## JK
==> flow/design.v (excerpt) <==
module conv_kernel(
	clk,
	rst_n,
	clear,
	i_pixel,
	i_weight,
	o_pixel
);
parameter	WIDTH	=	32;
input					clk;
input					rst_n;
input					clear;
input	[WIDTH-1:0]		i_pixel;
input	[WIDTH-1:0]		i_weight;
output	[WIDTH-1:0]		o_pixel;
reg		[WIDTH-1:0]		o_pixel;
reg		[WIDTH-1:0]		mult_a;
reg		[WIDTH-1:0]		mult_b;
wire	[WIDTH-1:0]		product;
reg		[WIDTH-1:0]		add_a;
reg		[WIDTH-1:0]		add_b;
wire	[WIDTH-1:0]		sum;
always @(posedge clk, negedge rst_n)	begin
	if(!rst_n) begin
		mult_a		<=	32'b0;
		mult_b		<=	32'b0;
	end
	else begin
		mult_a		<=	i_pixel;
		mult_b		<=	i_weight;
	end
end
always @(posedge clk, negedge rst_n)	begin
	if(!rst_n) begin
		add_a		<=	32'b0;
		add_b		<=	32'b0;
	end
	else if (clear) begin
		add_a		<=	32'b0;
		add_b		<=	32'b0;
	end			
	else begin
		add_a		<=	product;
		add_b		<=	sum;
	end
end
always @(posedge clk, negedge rst_n)	begin
	if(!rst_n) begin
		o_pixel		<=	32'b0;
	end
	else if (clear) begin
		o_pixel		<=	32'b0;
	end
	else begin
		o_pixel		<=	sum;
	end
end
floating_adder U_floating_adder (
  .s_axis_a_tvalid(),             
  .s_axis_a_tdata(add_a),               
  .s_axis_a_tlast(),               
  .s_axis_b_tvalid(),             
  .s_axis_b_tdata(add_b),               
  .m_axis_result_tvalid(),   
  .m_axis_result_tdata(sum),     
  .m_axis_result_tlast()     
);
floating_mult U_floating_mult (
  .s_axis_a_tvalid(),             
  .s_axis_a_tdata(mult_a),               
  .s_axis_b_tvalid(),             
  .s_axis_b_tdata(mult_b),               
  .m_axis_result_tvalid(),   
  .m_axis_result_tdata(product)     
);
  ...
clock: 6.46 ns
lec_check: 0
abc_area: 1
cap_margin: 20
core_aspect_ratio: 0.5
core_margin: 2
core_utilization: 72
cts_cluster_diameter: 357
cts_cluster_size: 100
place_density: 0.37
slew_margin: 20
run.sh (not shown) runs the stock make flow with config.mk's settings and CLKGATE_MAP_FILE=.
In the summary table, JK is marked failed, with error DPL-0033 raised in clock tree synthesis.
==> run A <==
Design ArquitecturaHybridARMIPS, start of the top module:
module ArquitecturaHybridARMIPS(input logic clk, reset,
										  output logic [31:0] imem_addr,
										  input logic [31:0] imem_rdata,
										  output logic [31:0] mem_addr,
										  output logic dmem_we,
										  output logic [31:0] dmem_wdata,
										  input logic [31:0] dmem_rdata,
										  output logic pmem_we,
										  output logic [1:0] pmem_wdata,
										  input logic [1:0] pmem_rdata,
										  output logic rf_we,
										  output logic [3:0] rf_waddr,
										  output logic [31:0] rf_wdata);
	logic enable;
	logic [31:0] inDE, PC, DataWrite, PCalu, IOIn, outFE;
	logic [3:0] Rd;
	logic PCSrc, RegWrite;
	logic [117:0] outDE, inEXE;
	logic [74:0] outEXE, inMEM;
	logic [104:0] outMEM, inWB;
	assign enable = 1'b1;
	assign IOIn = 32'b0;
	assign imem_addr = PC;
	assign mem_addr = inMEM[31:0];
	assign dmem_we = inMEM[72];
	assign dmem_wdata = inMEM[63:32];
	assign pmem_we = inMEM[73];
	assign pmem_wdata = inMEM[33:32];
	assign rf_we = RegWrite;
	assign rf_waddr = Rd;
	assign rf_wdata = DataWrite;
	Fetch #(32) IF (clk, reset, PCSrc,
		  		   DataWrite,
				   imem_rdata,
				   outFE, PC);
	Decode #(32) DE (inDE, PC, DataWrite,
					 Rd,
					 clk, reset, RegWrite,
					 outDE[95:64], outDE[63:32], outDE[31:0],  
					 outDE[99:96],  
					 outDE[100], outDE[101], outDE[102], outDE[103], outDE[104],  
					 outDE[105], outDE[106], outDE[107], outDE[108],   
					 outDE[112:109],  
					 outDE[115:113],  
					 outDE[117:116]);  
	Execute #(32) EXE (inEXE[100], inEXE[101], inEXE[102], inEXE[103], inEXE[104],  
					  inEXE[105], inEXE[106], inEXE[107], inEXE[108],  
					  clk, reset,
					  inEXE[117:116],  
					  inEXE[112:109],  
					  inEXE[115:113],  
					  inEXE[95:64], inEXE[63:32], inEXE[31:0],  
					  inEXE[99:96],  
					  outEXE[70], outEXE[71], outEXE[72], outEXE[73], outEXE[74],  
					  outEXE[69:68],  
					  outEXE[31:0], outEXE[63:32],  
					  outEXE[67:64]);  
	MemoryStage #(32) MEM (clk,
							inMEM[72], inMEM[73], inMEM[70], inMEM[71], inMEM[74],  
  ...
clock: 10.3 ns
lec_check: 0
abc_area: 1
cap_margin: 25
cell_pad_in_sites_detail_placement: 0
core_aspect_ratio: 1.97
core_margin: 10
core_utilization: 41
cts_cluster_diameter: 25
cts_cluster_size: 50
gpl_routability_driven: 1
gpl_timing_driven: 1
max_routing_layer: met5
min_routing_layer: met1
place_density_lb_addon: 0.09
slew_margin: 35
tns_end_percent: 20
run.sh (not shown) runs the stock make flow with config.mk's settings and CLKGATE_MAP_FILE=.
==> run H (differences from run A) <==
==> flow/config.mk (replaced) <==
export PLATFORM = sky130hd
export DESIGN_NAME = ArquitecturaHybridARMIPS
export DESIGN_NICKNAME = ArquitecturaHybridARMIPS
export VERILOG_FILES = /design/flow/design.v
export SDC_FILE = /design/flow/constraint.sdc
export NUM_CORES = 4
export LEC_CHECK = 0
export ABC_AREA = 1
export CAP_MARGIN = 20
export CORE_MARGIN = 2
export CORE_UTILIZATION = 72
export CTS_CLUSTER_DIAMETER = 26
export CTS_CLUSTER_SIZE = 15
export HOLD_SLACK_MARGIN = 0.29
export PLACE_DENSITY_LB_ADDON = 0.13
export SETUP_SLACK_MARGIN = 1.83
export SLEW_MARGIN = 20
==> flow/constraint.sdc (replaced) <==
create_clock -name core_clock -period 6.26 [get_ports {clk}]
set_input_delay 1.2520 -clock core_clock [delete_from_list [all_inputs] [get_ports {clk}]]
set_output_delay 1.2520 -clock core_clock [all_outputs]
set_load 0.01 [all_outputs]
==> run C (differences from run A) <==
==> flow/config.mk (replaced) <==
export PLATFORM = sky130hd
export DESIGN_NAME = ArquitecturaHybridARMIPS
export DESIGN_NICKNAME = ArquitecturaHybridARMIPS
export VERILOG_FILES = /design/flow/design.v
export SDC_FILE = /design/flow/constraint.sdc
export NUM_CORES = 4
export LEC_CHECK = 0
export CAP_MARGIN = 20
export CELL_PAD_IN_SITES_DETAIL_PLACEMENT = 1
export CORE_ASPECT_RATIO = 0.73
export CORE_MARGIN = 2
export CORE_UTILIZATION = 40
export CTS_CLUSTER_DIAMETER = 280
export HOLD_SLACK_MARGIN = 0.2
export SLEW_MARGIN = 20
==> flow/constraint.sdc (replaced) <==
create_clock -name core_clock -period 20.8 [get_ports {clk}]
set_input_delay 4.1600 -clock core_clock [delete_from_list [all_inputs] [get_ports {clk}]]
set_output_delay 4.1600 -clock core_clock [all_outputs]
set_load 0.01 [all_outputs]
==> impl_metrics.ini <==
; implementation run metrics
[logic_synthesis]
aoi_share = 0.167
synth_seq_share = 0.454
synth.area.top_cells = edfxtp_1 32%, dfxtp_1 14%, nor2_1 10%
yosys_area_um2 = 48300
avgSynthCellArea_um2 = 7.70
synth_nets = 6459
yosys-top-cells-count = 1,311 x nor2_1, 980 x nand2_1, 626 x o21ai_0

[outcome]
status = stopped before the end
lastStage = global routing (5_1_grt)
toolErrorMsg = [ERROR GRT-0232] Routing congestion too high. Check the congestion heatmap in the GUI.

[global_route]
overflow = 120

[placement]
dp_slack_ns = -6.37
That was run H.
==> impl_metrics.ini <==
; generated from flow reports
[logic_synthesis]
avgSynthCellArea_um2 = 7.70
synth.area.top_cells = edfxtp_1 32%, dfxtp_1 14%, nor2_1 10%
yosys-top-cells-count = 1,311 x nor2_1, 980 x nand2_1, 626 x o21ai_0
aoi_share = 0.167

[timing]
setup_viol = 11
fin_ws_ns = -2.66

[outcome]
failed_checks = setup timing
status = complete, but fails checks

[global_route]
overflow = 0
That was run A.
==> impl_metrics.ini <==
; generated from flow reports
[logic_synthesis]
aoi_share = 0.129
yosys_area_um2 = 49900
mux_area_frac = 0.121
synth_seq_share = 0.440
synth.area.top_cells = edfxtp_1 31%, dfxtp_1 13%, mux4_2 6.6%
avgSynthCellArea_um2 = 9.37

[placement]
dp_slack_ns = 4.83

[die]
placementRows = 110
die_w_um = 417

[outcome]
status = timing/DRC/antenna clean

[global_route]
overflow = 0
That was run C.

━━━

**WORK REQUEST**. Find and show each line of the listing with the word "That".

**TASK ANSWER**.
That was run H.
That was run A.
That was run C.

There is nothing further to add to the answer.